**** Data for processing

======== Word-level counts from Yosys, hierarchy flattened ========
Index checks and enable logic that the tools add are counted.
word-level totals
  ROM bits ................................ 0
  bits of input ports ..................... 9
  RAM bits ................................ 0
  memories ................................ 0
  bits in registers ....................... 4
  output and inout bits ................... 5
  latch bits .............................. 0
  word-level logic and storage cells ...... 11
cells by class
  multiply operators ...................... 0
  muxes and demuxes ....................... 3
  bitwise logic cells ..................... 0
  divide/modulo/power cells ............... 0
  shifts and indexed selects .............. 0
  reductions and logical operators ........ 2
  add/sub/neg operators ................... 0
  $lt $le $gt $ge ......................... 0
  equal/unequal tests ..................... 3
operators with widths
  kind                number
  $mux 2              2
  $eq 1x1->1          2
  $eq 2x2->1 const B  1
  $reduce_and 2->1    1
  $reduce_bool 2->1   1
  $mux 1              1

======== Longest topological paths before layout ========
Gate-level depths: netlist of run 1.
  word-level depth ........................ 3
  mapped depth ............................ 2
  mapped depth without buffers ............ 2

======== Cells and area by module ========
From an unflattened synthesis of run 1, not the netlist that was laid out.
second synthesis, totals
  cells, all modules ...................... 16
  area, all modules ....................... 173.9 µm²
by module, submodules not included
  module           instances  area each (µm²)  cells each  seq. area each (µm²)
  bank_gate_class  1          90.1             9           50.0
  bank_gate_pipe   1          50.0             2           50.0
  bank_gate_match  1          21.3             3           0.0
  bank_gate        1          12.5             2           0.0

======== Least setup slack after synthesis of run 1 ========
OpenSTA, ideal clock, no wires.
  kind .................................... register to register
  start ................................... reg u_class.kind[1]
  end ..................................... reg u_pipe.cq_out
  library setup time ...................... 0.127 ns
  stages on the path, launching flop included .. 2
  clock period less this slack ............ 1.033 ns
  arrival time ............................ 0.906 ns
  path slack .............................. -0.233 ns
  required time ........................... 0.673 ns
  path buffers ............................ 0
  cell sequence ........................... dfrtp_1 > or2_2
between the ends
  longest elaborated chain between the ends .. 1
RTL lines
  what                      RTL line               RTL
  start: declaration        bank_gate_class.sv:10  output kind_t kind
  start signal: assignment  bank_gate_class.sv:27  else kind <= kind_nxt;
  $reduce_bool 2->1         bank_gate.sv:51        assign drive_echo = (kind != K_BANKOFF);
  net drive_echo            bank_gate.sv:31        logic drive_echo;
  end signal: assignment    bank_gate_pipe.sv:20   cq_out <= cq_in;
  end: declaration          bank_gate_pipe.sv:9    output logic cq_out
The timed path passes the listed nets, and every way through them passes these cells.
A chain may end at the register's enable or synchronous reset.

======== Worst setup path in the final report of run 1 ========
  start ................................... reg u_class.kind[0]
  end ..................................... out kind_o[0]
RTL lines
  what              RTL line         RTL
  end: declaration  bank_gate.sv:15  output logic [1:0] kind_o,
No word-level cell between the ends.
$ cat src/rtl/stepper_phase_seq.sv
module stepper_phase_seq #(
  parameter int MAG_W = 10
) (
  input  logic             clk,
  input  logic             hold_n,
  input  logic             en_n,
  input  logic             step_a,
  input  logic             step_b,
  input  logic             dir,
  input  logic [1:0]       mode,
  output logic             a_neg,
  output logic [MAG_W-1:0] a_mag,
  output logic             a_off,
  output logic             b_neg,
  output logic [MAG_W-1:0] b_mag,
  output logic             b_off,
  output logic             home_n
);
  localparam int IDX_W = 5;
  localparam logic [MAG_W-1:0] FULL = MAG_W'(1000);

  logic [2:0] sa, sb;
  logic       rise_a, rise_b, step_fw, step_rv;
  logic [IDX_W-1:0] idx, stride;
  logic [1:0] quad;
  logic [2:0] fine;
  logic [MAG_W-1:0] dec_lvl, inc_lvl;
  logic       sgn_a, sgn_b;
  logic [MAG_W-1:0] mag_a, mag_b;

  function automatic logic [MAG_W-1:0] lvl(input logic [3:0] p);
    case (p)
      4'd0, 4'd1: lvl = MAG_W'(1000);
      4'd2:       lvl = MAG_W'(910);
      4'd3:       lvl = MAG_W'(830);
      4'd4:       lvl = MAG_W'(710);
      4'd5:       lvl = MAG_W'(555);
      4'd6:       lvl = MAG_W'(400);
      4'd7:       lvl = MAG_W'(200);
      default:    lvl = '0;
    endcase
  endfunction

  always_ff @(posedge clk) begin
    if (!hold_n) begin
      sa <= '0;
      sb <= '0;
    end else begin
      sa <= {sa[1:0], step_a};
      sb <= {sb[1:0], step_b};
    end
  end

  assign rise_a  = sa[1] & ~sa[2];
  assign rise_b  = sb[1] & ~sb[2];
  assign step_fw = ((rise_a & ~dir) | (rise_b & dir)) & ~((rise_a & dir) | (rise_b & ~dir));
  assign step_rv = ((rise_a & dir) | (rise_b & ~dir)) & ~((rise_a & ~dir) | (rise_b & dir));
  assign stride  = IDX_W'(5'd8 >> mode);

  always_ff @(posedge clk) begin
    if (!hold_n)      idx <= '0;
    else if (step_fw) idx <= idx + stride;
    else if (step_rv) idx <= idx - stride;
  end

  assign quad    = idx[4:3];
  assign fine    = idx[2:0];
  assign dec_lvl = lvl({1'b0, fine});
  assign inc_lvl = lvl(4'd8 - {1'b0, fine});

  always_comb begin
    if (mode == 2'b00) begin
      mag_a = FULL;
      mag_b = FULL;
      sgn_a = quad[1];
      sgn_b = (quad == 2'd0) || (quad == 2'd3);
    end else begin
      case (quad)
        2'd0:    begin mag_a = dec_lvl; mag_b = inc_lvl; sgn_a = 1'b0; sgn_b = 1'b0; end
        2'd1:    begin mag_a = inc_lvl; mag_b = dec_lvl; sgn_a = 1'b1; sgn_b = 1'b0; end
        2'd2:    begin mag_a = dec_lvl; mag_b = inc_lvl; sgn_a = 1'b1; sgn_b = 1'b1; end
        default: begin mag_a = inc_lvl; mag_b = dec_lvl; sgn_a = 1'b0; sgn_b = 1'b1; end
      endcase
    end
  end

  assign a_mag  = mag_a;
  assign b_mag  = mag_b;
  assign a_neg  = sgn_a & (mag_a != '0);
  assign b_neg  = sgn_b & (mag_b != '0);
  assign a_off  = en_n | ~hold_n;
  assign b_off  = en_n | ~hold_n;
  assign home_n = hold_n & (idx != '0);
endmodule
[src/rtl/regbuf_pkg.sv]
package regbuf_pkg;

  // Strobes passed from the control decode to the register bank
  typedef struct packed {
    logic loadGated;  // at least one chip select active this edge
    logic fanoutTwo;  // narrow mode: drive the B copy
    logic altPlace;   // narrow mode, alternate control-bit placement
  } strobes_t;

endpackage

[src/rtl/regbuf_ctrl.sv]
module regbuf_ctrl
  import regbuf_pkg::*;
#(
  parameter int CHANNELS = 25,
  parameter int HALF     = 14,
  parameter int CS_POS   = 6,
  parameter int CKE_A    = 0,
  parameter int ODT_A    = 3,
  parameter int CKE_B    = 13,
  parameter int ODT_B    = 10
) (
  input  logic                cfgFanout,
  input  logic                cfgAlt,
  input  logic                dcsN,
  input  logic                csrN,
  output strobes_t            strobes,
  output logic [CHANNELS-1:0] freeMask,
  output logic [CHANNELS-1:0] liveMask
);

  logic useAlt;

  always_comb begin
    useAlt            = cfgFanout & cfgAlt;
    strobes.loadGated = ~(dcsN & csrN);
    strobes.fanoutTwo = cfgFanout;
    strobes.altPlace  = useAlt;
  end

  for (genvar k = 0; k < CHANNELS; k++) begin : g_mask
    localparam bit IS_CS    = (k == CS_POS);
    localparam bit IS_CTL_A = (k == CKE_A) || (k == ODT_A);
    localparam bit IS_CTL_B = (k == CKE_B) || (k == ODT_B);
    localparam bit IN_HALF  = (k < HALF);

    always_comb begin
      liveMask[k] = ~cfgFanout | IN_HALF;
      freeMask[k] = IS_CS | (useAlt ? IS_CTL_B : IS_CTL_A);
    end
  end

endmodule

********

■ Exercise:
Reproduce the records above exactly, from the first line through the line containing "seq. area each (µm²)", and output nothing else.

■ Written answer:
======== Word-level counts from Yosys, hierarchy flattened ========
Index checks and enable logic that the tools add are counted.
word-level totals
  ROM bits ................................ 0
  bits of input ports ..................... 9
  RAM bits ................................ 0
  memories ................................ 0
  bits in registers ....................... 4
  output and inout bits ................... 5
  latch bits .............................. 0
  word-level logic and storage cells ...... 11
cells by class
  multiply operators ...................... 0
  muxes and demuxes ....................... 3
  bitwise logic cells ..................... 0
  divide/modulo/power cells ............... 0
  shifts and indexed selects .............. 0
  reductions and logical operators ........ 2
  add/sub/neg operators ................... 0
  $lt $le $gt $ge ......................... 0
  equal/unequal tests ..................... 3
operators with widths
  kind                number
  $mux 2              2
  $eq 1x1->1          2
  $eq 2x2->1 const B  1
  $reduce_and 2->1    1
  $reduce_bool 2->1   1
  $mux 1              1

======== Longest topological paths before layout ========
Gate-level depths: netlist of run 1.
  word-level depth ........................ 3
  mapped depth ............................ 2
  mapped depth without buffers ............ 2

======== Cells and area by module ========
From an unflattened synthesis of run 1, not the netlist that was laid out.
second synthesis, totals
  cells, all modules ...................... 16
  area, all modules ....................... 173.9 µm²
by module, submodules not included
  module           instances  area each (µm²)  cells each  seq. area each (µm²)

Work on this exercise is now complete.